Oct 17, 2010
A quiet library with a vibrant history
The 100-year-old centre helped Sun Yat Sen gain support for his 1911 revolution

Associate Professor Wong Sin Kiong, head of the Chinese Studies Department in NUS, has been giving public talks on Dr Sun Yat Sen and his links with Singapore and the 1911 Chinese Revolution. As the centenary of the revolution approaches, interest in centres like the United Chinese Library has increased. -- ST PHOTO: TERENCE TAN
Along a row of double-storey, pre-war houses in Cantonment Road leading to the Pinnacle@ Duxton is house No. 53, the premises of the century-old United Chinese Library, known as tong de shu bao she in Chinese, meaning a book and periodical club for the like-minded.
But few people today, including many older Chinese- educated Singaporeans, know about the place; it was never really a library or a book club.

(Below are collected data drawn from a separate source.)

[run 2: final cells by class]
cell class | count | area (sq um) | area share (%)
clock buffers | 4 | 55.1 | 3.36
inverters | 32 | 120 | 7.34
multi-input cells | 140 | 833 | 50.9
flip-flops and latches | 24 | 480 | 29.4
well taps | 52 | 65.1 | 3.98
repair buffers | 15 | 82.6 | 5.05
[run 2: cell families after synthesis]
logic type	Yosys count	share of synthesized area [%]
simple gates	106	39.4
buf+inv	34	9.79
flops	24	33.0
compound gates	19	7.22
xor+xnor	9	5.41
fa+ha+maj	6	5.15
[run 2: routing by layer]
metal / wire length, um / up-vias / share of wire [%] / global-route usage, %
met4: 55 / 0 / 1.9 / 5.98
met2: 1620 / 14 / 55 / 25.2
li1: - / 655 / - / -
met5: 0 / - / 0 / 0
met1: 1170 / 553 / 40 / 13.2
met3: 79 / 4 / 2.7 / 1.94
<file path="config.mk">
export PLATFORM = sky130hd
export DESIGN_NAME = sa_seg_addr
export DESIGN_NICKNAME = d
export VERILOG_FILES = /design/src/rtl/sa_pkg.sv /design/src/rtl/sa_step_rom.sv /design/src/rtl/sa_addr_adder.sv /design/src/rtl/sa_bridge.sv /design/src/rtl/sa_seg_addr.sv
export SDC_FILE = /design/constraint.sdc
export NUM_CORES = 1
export LEC_CHECK = 0
export ABC_AREA = 1
export ABC_CLOCK_PERIOD_IN_PS = 3900
export BUFFER_PORTS_ARGS = -buffer_cell sky130_fd_sc_hd__buf_4
export CORE_UTILIZATION = 35
export CTS_CLUSTER_DIAMETER = 120
export DETAILED_ROUTE_END_ITERATION = 7
export RECOVER_POWER = 25
export SYNTH_ARGS = -nofsm -noshare
export SYNTH_HDL_FRONTEND = slang
export SYNTH_HIERARCHICAL = 1
export SYNTH_SLANG_ARGS = --single-unit
</file>
<file path="constraint.sdc">
create_clock -name clk -period 3.9 [get_ports clk]
set_input_delay 0.78 -clock clk [delete_from_list [all_inputs] [get_ports clk]]
set_output_delay 0.78 -clock clk [all_outputs]
set_load 0.02 [all_outputs]
</file>
--- config.mk ---
export PLATFORM = sky130hd
export DESIGN_NAME = gather_engine
export DESIGN_NICKNAME = d
export VERILOG_FILES = /design/src/rtl/gather_pkg.sv /design/src/rtl/gather_issue.sv /design/src/rtl/gather_fwd.sv /design/src/rtl/gather_commit.sv /design/src/rtl/gather_engine.sv
export SDC_FILE = /design/constraint.sdc
export NUM_CORES = 1
export LEC_CHECK = 0
export ABC_AREA = 1
export BUFFER_PORTS_ARGS = -buffer_cell sky130_fd_sc_hd__buf_4
export CAP_MARGIN = 15
export CORE_UTILIZATION = 40
export CTS_CLUSTER_DIAMETER = 100
export DETAILED_ROUTE_END_ITERATION = 6
export HOLD_SLACK_MARGIN = 0.02
export PLACE_DENSITY = 0.69
export SKIP_CTS_REPAIR_TIMING = 1
export SLEW_MARGIN = 5
export SYNTH_ARGS = -nofsm -noshare
export SYNTH_HDL_FRONTEND = slang
export SYNTH_SLANG_ARGS = --single-unit
--- constraint.sdc ---
create_clock -name clk -period 3.3 [get_ports clk]
set_input_delay 0.825 -clock clk [delete_from_list [all_inputs] [get_ports clk]]
set_output_delay 0.825 -clock clk [all_outputs]
set_load 0.01 [all_outputs]
**config.mk**
```make
export PLATFORM = sky130hd
export DESIGN_NAME = pll_relock_guard
export DESIGN_NICKNAME = d
export VERILOG_FILES = /design/src/rtl/pll_guard_pkg.sv /design/src/rtl/pll_cfg_reg.sv /design/src/rtl/pll_relock_timer.sv /design/src/rtl/pll_lock_status.sv /design/src/rtl/pll_relock_guard.sv
export SDC_FILE = /design/constraint.sdc
export NUM_CORES = 1
export LEC_CHECK = 0
export ABC_AREA = 1
export BUFFER_PORTS_ARGS = -buffer_cell sky130_fd_sc_hd__buf_2
export CORE_MARGIN = 2
export CORE_UTILIZATION = 30
export DETAILED_ROUTE_END_ITERATION = 12
export REMOVE_ABC_BUFFERS = 1
export SYNTH_ARGS = -nofsm -noshare
export SYNTH_HDL_FRONTEND = slang
export SYNTH_SLANG_ARGS = --single-unit
```
**constraint.sdc**
```tcl
create_clock -name clk -period 4.9 [get_ports clk]
set_input_delay 0.735 -clock clk [delete_from_list [all_inputs] [get_ports clk]]
set_output_delay 0.735 -clock clk [all_outputs]
set_load 0.01 [all_outputs]
```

The clue to its past perhaps lies in the wooden plaque above the main entrance that bears its name in Chinese characters. It was penned by none other than Dr Sun Yat Sen, the father of modern China who ended 267 years of Qing rule following his successful 1911 Chinese Revolution.
With the centenary celebrations of the revolution just around the corner, interest in this long-forgotten centre, founded by Dr Sun in Singapore in 1910, was recently renewed.
The centre celebrated its 100th anniversary and launched a commemorative book to mark the occasion two months ago.
More notably, it has been the subject of talks and lectures which Associate Professor Wong Sin Kiong, head of the Chinese Studies Department at the National University Singapore, gave in Singapore and Malaysia recently.
At a seminar in Penang in March, he spoke about it as a propaganda centre which Dr Sun used to drum up support for his revolution, especially among the illiterate Chinese population.
In August, as part of the 100th anniversary celebrations, he spoke at the Sun Yat Sen Nanyang Memorial Hall about the relationship between Dr Sun and the centre.
Last month, he touched on the subject again when the Taiwan Alumni Association in Johor Baru invited him there to speak.
And at the International Conference On Sun Yat Sen, Nanyang And The 1911 Chinese Revolution, to be held on Oct 25 and Oct 26, he will point out the role of centres such as this one in Dr Sun's strategies to win support for his revolution.
Speakers from several countries including the United States, Australia, China, Japan, Thailand, Malaysia, as well as Singapore, are taking part in the conference, which will be held at the Orchard Hotel.
In an interview with The Sunday Times last week, Prof Wong, 50, said that at the height of the revolution early last century, there were close to 200 of these Chinese 'libraries' in South-east Asia, which were really propaganda centres for Dr Sun to promote his cause.
'I have a feeling that they were called libraries or shu bao she in Chinese as a cover to prevent persecution by the British colonial government and the Qing dynasty's secret agents, though they also actually functioned as libraries, stocked with books and periodicals,' he pointed out.
At these centres, like the one in Singapore which Dr Sun founded with the support of local Chinese community leaders such as Lim Nee Soon, Tan Chor Nam and Teo Eng Hock, nightly reading sessions on current events reported in newspapers and magazines were conducted for those who were illiterate. Most of those who attended were labourers, hawkers and traders.
Classes on Chinese language, history and culture were also conducted for them.
Most of these sessions and classes were in the dialects - mainly Hokkien, Teochew and Cantonese - which were spoken by the majority of the Chinese population here at the time.
In fact, three dialect libraries or book clubs - in Hokkien, Teochew and Cantonese - were set up in Singapore in the early 1900s. They were later merged to become the United Chinese Library in 1910, when it found its first premises in Armenian Street. It remained there till 1987 when it moved to its present address in Cantonment Road.
The existence of these centres showed how critically Dr Sun needed the support of the overseas Chinese.
Aside from them, Dr Sun's strategies to reach the Chinese in the Nanyang, or South Seas, included opening branches of his Tong Meng Hui, or Chinese Revolutionary Alliance, a political organisation dedicated to the overthrow of the Qing Dynasty, and the setting up of Chinese-language newspapers in South-east Asia.
Today, 100 years later, only a few of the centres are still around. They include the one here and the Philomathic Union of Penang in Malaysia.
The Chinese daily Dr Sun set up in Singapore in 1907, Chong Shing Yit Pao, lasted only three years, but the one in Penang, Guang Hua Daily, is still around and will be celebrating its centenary next month.
Leaving its chequered past behind, the United Chinese Library in Singapore is now more of a Chinese cultural centre and memorial centre to remember Dr Sun, said its management committee member, Dr Chan Soon Heng, 69, a retired academic. The centre's chairman is Mr Tan Yu Tein, 67, a businessman.
The centre has about 150 members, most of them elderly, who are loyal to Dr Sun's legacy.
'I am currently conducting classes on the Chinese sage Mo Zi to members and the public at the library now,' Dr Chan said.